Personale

La legge regionale non può imporre il tetto di 48 ore settimanali ai medici incaricati nei penitenziari

di Daniela Casciola

Una norma regionale non può imporre autoritativamente il tetto massimo orario in quarantotto ore settimanali ai medici incaricati definitivi degli istituti penitenziari perché illegittimamente invade la materia riservata alla competenza esclusiva dello Stato in materia di ordinamento civile, violando così l'articolo 117, secondo comma, lettera l), della Costituzione. La Consulta, con la sentenza n. 121, depositata venerdì, ha bocciato così l'articolo 21, comma 7, della legge della Regione Puglia 25 febbraio 2010 n. 4.

Il ricorso
La questione trae origine dall'impugnazione di una delibera della Giunta regionale della Puglia del 2014 – in applicazione del censurato articolo 21, comma 7, della legge regionale n. 4 del 2010 - che imponeva a tutte le aziende sanitarie locali pugliesi l'obbligo del rispetto nei confronti di tutto il personale sanitario, medici e infermieri, del tetto massimo di quarantotto ore settimanali di lavoro, ricomprendendo sia il lavoro svolto all'esterno degli istituti di pena, sia quello svolto in regime di parasubordinazione all'interno degli stessi.

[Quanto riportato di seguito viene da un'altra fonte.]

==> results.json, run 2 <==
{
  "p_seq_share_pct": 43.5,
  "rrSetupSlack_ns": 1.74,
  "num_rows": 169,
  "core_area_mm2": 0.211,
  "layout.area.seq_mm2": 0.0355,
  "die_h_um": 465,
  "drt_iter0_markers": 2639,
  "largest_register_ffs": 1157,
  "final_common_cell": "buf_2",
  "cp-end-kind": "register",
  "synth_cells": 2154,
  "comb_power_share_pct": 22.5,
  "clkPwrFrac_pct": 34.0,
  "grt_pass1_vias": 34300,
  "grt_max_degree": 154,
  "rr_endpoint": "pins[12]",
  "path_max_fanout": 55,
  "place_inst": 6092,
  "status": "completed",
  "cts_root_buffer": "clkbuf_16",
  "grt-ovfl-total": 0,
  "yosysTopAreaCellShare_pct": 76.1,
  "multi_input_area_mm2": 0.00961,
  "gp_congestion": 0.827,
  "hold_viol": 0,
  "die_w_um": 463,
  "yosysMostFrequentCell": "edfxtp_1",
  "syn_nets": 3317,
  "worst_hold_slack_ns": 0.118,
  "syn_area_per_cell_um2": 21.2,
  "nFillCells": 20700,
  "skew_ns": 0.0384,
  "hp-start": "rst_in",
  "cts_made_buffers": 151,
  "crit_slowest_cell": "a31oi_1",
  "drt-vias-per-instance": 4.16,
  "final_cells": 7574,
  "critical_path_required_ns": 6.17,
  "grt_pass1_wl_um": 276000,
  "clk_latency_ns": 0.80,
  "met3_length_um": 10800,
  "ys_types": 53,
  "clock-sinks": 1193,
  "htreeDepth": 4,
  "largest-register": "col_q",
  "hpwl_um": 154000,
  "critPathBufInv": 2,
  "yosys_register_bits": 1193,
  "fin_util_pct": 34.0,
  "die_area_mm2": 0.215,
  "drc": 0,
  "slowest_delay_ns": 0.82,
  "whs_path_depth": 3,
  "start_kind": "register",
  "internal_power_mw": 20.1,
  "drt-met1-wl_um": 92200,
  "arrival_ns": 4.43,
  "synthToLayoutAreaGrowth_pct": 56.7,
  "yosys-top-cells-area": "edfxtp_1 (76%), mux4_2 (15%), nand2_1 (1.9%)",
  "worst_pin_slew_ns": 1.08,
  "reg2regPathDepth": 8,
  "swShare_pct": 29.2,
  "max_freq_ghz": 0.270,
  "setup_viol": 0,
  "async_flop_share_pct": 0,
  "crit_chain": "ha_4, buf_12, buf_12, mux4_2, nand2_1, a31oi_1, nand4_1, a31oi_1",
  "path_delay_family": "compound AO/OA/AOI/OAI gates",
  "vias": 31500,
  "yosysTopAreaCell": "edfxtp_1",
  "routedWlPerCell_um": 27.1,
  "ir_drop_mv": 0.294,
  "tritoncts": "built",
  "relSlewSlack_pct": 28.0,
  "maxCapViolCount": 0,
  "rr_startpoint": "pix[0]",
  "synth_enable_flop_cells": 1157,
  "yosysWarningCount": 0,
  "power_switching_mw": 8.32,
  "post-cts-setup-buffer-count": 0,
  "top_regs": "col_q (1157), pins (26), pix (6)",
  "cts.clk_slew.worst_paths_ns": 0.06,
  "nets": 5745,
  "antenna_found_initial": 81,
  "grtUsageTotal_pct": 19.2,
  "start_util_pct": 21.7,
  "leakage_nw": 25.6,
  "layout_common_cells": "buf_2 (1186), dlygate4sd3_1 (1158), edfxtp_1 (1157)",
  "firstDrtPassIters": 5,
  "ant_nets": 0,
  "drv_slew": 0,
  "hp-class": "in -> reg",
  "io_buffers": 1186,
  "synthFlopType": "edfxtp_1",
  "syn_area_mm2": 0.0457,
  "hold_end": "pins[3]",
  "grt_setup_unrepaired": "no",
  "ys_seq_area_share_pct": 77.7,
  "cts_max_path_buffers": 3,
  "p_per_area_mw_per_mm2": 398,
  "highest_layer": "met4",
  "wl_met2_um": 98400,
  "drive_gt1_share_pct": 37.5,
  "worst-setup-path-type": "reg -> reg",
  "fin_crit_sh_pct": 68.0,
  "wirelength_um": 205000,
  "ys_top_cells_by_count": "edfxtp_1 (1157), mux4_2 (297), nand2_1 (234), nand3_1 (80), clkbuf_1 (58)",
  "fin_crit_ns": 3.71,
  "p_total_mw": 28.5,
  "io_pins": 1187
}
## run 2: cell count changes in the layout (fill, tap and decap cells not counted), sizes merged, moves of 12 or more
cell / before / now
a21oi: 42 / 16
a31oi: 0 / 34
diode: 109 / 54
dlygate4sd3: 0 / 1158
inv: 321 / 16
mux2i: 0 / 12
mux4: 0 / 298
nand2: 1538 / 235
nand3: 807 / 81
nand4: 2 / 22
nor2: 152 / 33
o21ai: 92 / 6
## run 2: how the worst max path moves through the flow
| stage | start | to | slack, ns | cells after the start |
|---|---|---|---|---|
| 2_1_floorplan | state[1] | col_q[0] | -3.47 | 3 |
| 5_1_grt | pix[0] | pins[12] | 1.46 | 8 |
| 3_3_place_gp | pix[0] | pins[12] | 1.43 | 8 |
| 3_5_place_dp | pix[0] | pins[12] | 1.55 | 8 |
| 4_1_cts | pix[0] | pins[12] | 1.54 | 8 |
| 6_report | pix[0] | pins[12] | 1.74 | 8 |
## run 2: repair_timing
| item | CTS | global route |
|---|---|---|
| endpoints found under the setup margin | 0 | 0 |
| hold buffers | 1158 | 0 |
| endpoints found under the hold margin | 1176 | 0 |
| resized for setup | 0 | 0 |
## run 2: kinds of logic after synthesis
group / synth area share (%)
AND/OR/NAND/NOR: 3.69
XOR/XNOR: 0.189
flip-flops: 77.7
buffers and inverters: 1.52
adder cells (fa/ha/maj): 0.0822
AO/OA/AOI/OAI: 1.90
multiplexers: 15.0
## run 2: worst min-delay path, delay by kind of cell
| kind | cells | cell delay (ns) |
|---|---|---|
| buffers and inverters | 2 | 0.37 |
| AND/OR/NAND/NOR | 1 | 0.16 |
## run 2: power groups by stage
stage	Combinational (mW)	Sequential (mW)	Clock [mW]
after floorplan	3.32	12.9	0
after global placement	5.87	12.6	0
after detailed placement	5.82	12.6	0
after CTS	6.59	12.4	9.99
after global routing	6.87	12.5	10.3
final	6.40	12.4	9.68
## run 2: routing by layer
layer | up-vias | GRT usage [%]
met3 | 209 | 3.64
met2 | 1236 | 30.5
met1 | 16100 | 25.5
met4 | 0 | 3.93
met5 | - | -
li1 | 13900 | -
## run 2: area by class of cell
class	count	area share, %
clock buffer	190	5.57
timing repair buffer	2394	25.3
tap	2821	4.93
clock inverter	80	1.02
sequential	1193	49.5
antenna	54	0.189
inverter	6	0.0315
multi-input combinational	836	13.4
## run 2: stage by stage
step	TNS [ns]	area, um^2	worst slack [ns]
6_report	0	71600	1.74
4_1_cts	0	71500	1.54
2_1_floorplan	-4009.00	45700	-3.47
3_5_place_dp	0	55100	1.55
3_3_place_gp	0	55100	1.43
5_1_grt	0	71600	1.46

I ricorrenti che, a causa di questa normativa, si sono visti costretti a rinunciare agli altri incarichi da loro ricoperti rispetto a quello di medico penitenziario ovvero alla riduzione del monte ore settimanale presso l'istituto penitenziario, hanno adito il Tar per la Puglia che ha rimesso alla Corte costituzionale la questione di legittimità costituzionale della disposizione regionale.

La decisione
La Consulta comincia col ribadire, come più volte sottolineato, che la disciplina dei vari profili del tempo della prestazione lavorativa deve essere ricondotta alla materia dell'ordinamento civile, in quanto parte integrante della disciplina del trattamento normativo del lavoratore dipendente, sia pubblico che privato.
Ribadisce pure quanto già detto in ordine alle prestazioni rese dai cosiddetti “medici incaricati” nell'ambito degli istituti di pena, chiarendo che esse «non ineriscono ad un rapporto di lavoro subordinato, ma sono inquadrabili nella prestazione d'opera professionale, in regime di parasubordinazione» (sentenza n. 149 del 2010).
In sostanza, esula dalla competenza legislativa regionale la qualificazione delle fattispecie in termini di lavoro autonomo o lavoro subordinato, come presupposto della loro regolamentazione, trattandosi di materia rientrante nell'ambito dell'ordinamento civile e, quindi, di esclusiva competenza del legislatore statale.
Né a questa conclusione potrebbe opporsi il fatto che la regolazione dell'orario di lavoro del personale pubblico regionale assume sugli assetti organizzativi dei servizi che la Regione deve assicurare, trattandosi di competenza residuale che deve essere esercitata nel rispetto dei limiti derivanti da altre competenze statali, quali, appunto, quelle in materia di ordinamento civile.
In conclusione, la Corte ricorda che, in presenza di una materia attribuita alla competenza esclusiva dello Stato, alle Regioni è inibita anche la mera riproduzione della norma statale. Da ciò consegue l'illegittimità costituzionale dell'articolo 21, comma 7, della legge della Regione Puglia 25 febbraio 2010 n. 4, per violazione dell'articolo 117, secondo comma, lettera l), della Costituzione.